Try it: Only the lines of the data below from the one with "clock buffer: 62 / 6.004" through the one with "layer / share of wire [%] / up-vias" are wanted. Repeat them exactly.

Stored data entries:

# # #

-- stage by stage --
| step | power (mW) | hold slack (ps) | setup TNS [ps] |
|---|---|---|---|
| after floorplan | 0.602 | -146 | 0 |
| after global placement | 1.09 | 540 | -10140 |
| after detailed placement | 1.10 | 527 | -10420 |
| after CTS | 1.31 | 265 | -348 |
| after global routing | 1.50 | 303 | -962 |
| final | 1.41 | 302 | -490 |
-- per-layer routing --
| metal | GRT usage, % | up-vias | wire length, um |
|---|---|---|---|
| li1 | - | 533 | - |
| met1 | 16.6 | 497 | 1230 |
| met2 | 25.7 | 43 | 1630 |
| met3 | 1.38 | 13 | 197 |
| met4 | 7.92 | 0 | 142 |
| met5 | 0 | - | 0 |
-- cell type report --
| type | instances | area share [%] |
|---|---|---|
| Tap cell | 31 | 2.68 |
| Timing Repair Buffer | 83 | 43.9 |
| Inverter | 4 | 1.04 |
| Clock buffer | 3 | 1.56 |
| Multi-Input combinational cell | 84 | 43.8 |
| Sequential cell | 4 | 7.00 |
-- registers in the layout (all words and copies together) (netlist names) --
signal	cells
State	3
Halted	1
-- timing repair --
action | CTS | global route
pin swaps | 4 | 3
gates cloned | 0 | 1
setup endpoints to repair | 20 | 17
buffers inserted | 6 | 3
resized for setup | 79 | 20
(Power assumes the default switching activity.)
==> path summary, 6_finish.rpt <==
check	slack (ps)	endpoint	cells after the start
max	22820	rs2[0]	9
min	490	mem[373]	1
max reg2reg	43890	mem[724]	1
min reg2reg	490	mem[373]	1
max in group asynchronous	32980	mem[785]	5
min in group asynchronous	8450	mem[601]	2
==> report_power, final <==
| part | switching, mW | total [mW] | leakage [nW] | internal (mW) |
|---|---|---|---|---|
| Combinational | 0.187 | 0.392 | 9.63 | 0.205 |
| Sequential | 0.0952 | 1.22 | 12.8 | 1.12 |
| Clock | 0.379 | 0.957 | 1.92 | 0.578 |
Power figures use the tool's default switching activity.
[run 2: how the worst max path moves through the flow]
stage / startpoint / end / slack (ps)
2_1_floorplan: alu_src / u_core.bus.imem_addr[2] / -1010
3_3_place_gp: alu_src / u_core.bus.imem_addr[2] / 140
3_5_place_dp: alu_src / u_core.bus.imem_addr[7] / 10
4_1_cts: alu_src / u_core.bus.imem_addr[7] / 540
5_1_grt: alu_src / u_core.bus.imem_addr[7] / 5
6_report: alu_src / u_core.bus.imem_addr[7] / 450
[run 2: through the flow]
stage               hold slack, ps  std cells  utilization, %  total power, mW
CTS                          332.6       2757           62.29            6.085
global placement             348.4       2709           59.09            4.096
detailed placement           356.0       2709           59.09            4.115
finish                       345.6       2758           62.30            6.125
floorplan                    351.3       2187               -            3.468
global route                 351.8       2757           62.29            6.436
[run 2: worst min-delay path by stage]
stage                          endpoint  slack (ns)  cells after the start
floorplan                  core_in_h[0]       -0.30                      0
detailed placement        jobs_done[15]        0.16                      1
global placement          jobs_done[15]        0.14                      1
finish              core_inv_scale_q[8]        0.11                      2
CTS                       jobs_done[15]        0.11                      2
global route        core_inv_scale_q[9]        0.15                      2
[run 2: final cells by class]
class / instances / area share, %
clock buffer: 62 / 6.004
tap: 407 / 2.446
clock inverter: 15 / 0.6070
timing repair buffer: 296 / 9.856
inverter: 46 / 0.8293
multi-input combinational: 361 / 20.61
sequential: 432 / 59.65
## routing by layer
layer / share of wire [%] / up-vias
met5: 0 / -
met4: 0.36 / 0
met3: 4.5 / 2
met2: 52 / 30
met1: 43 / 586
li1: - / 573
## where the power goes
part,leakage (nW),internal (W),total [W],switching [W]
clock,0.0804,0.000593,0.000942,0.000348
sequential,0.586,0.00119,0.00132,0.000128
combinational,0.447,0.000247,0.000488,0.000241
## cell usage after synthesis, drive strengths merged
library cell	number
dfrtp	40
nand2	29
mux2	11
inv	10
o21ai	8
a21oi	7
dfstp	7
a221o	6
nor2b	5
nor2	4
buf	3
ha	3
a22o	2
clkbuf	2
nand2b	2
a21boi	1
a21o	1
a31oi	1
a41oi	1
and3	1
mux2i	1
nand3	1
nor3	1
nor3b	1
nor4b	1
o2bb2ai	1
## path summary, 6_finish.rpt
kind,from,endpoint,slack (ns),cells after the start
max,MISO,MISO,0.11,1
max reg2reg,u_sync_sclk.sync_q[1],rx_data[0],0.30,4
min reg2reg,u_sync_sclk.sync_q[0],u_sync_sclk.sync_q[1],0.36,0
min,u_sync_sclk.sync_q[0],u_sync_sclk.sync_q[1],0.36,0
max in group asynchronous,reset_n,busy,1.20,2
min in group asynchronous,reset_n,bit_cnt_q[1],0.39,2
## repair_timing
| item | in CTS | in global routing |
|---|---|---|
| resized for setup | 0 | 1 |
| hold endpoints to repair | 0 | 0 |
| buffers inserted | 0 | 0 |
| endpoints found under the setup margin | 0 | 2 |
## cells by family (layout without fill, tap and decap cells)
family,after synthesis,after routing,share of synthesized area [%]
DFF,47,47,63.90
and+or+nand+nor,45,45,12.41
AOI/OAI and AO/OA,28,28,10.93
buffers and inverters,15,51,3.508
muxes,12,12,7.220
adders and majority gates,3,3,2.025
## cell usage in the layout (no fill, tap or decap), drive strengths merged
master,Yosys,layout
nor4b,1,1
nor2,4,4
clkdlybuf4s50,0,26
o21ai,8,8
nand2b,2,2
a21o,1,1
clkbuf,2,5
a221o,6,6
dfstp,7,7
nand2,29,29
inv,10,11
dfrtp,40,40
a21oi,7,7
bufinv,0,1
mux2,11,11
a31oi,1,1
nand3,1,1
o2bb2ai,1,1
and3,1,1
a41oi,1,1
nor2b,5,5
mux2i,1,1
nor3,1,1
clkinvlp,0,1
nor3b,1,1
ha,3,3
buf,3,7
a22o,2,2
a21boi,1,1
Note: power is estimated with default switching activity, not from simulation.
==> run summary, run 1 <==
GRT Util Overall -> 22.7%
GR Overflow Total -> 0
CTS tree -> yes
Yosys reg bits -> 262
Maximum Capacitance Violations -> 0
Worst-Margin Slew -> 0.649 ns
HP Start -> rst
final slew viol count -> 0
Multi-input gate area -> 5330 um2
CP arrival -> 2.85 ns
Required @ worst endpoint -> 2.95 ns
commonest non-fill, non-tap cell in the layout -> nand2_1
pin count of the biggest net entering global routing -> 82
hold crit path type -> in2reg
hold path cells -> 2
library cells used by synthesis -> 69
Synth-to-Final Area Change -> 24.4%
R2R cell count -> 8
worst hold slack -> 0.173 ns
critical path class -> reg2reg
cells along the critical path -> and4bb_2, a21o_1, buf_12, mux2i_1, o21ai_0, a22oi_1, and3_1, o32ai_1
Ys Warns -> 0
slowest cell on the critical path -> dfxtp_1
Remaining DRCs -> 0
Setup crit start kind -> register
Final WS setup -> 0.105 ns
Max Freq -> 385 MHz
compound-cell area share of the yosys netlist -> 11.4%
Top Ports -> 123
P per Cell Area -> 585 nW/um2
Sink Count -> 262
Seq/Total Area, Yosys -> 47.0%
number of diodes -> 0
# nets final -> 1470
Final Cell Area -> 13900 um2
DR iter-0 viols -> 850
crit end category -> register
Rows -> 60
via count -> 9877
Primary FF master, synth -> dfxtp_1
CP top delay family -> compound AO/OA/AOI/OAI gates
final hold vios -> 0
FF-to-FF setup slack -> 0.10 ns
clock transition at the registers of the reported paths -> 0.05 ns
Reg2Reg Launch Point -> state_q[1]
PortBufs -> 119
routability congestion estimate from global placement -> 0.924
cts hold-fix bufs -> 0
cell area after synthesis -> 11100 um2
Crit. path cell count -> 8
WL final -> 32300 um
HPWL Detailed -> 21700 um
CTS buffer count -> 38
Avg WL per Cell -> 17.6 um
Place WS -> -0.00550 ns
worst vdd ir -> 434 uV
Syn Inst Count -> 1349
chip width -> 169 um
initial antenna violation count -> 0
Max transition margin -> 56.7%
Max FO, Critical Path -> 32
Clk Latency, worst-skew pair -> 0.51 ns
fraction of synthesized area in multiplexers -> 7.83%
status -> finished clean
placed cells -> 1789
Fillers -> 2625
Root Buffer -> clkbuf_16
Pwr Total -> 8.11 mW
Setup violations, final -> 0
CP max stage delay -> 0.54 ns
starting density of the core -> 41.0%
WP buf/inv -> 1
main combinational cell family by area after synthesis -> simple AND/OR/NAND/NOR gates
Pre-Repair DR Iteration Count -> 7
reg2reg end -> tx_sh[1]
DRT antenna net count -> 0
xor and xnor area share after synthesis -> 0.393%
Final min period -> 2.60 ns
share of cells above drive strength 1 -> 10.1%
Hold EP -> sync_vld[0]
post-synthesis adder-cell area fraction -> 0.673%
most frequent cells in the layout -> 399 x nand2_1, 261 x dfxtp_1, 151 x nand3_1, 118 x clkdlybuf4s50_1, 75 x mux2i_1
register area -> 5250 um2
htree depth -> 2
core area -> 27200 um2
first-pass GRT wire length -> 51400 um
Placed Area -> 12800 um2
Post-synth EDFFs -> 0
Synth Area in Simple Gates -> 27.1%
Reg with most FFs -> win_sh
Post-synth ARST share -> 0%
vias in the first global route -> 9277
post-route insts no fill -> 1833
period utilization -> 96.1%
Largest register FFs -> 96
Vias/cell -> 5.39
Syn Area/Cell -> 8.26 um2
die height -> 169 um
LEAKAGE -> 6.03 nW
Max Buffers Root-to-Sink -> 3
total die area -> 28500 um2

# # #

Task output:
clock buffer: 62 / 6.004
tap: 407 / 2.446
clock inverter: 15 / 0.6070
timing repair buffer: 296 / 9.856
inverter: 46 / 0.8293
multi-input combinational: 361 / 20.61
sequential: 432 / 59.65
## routing by layer
layer / share of wire [%] / up-vias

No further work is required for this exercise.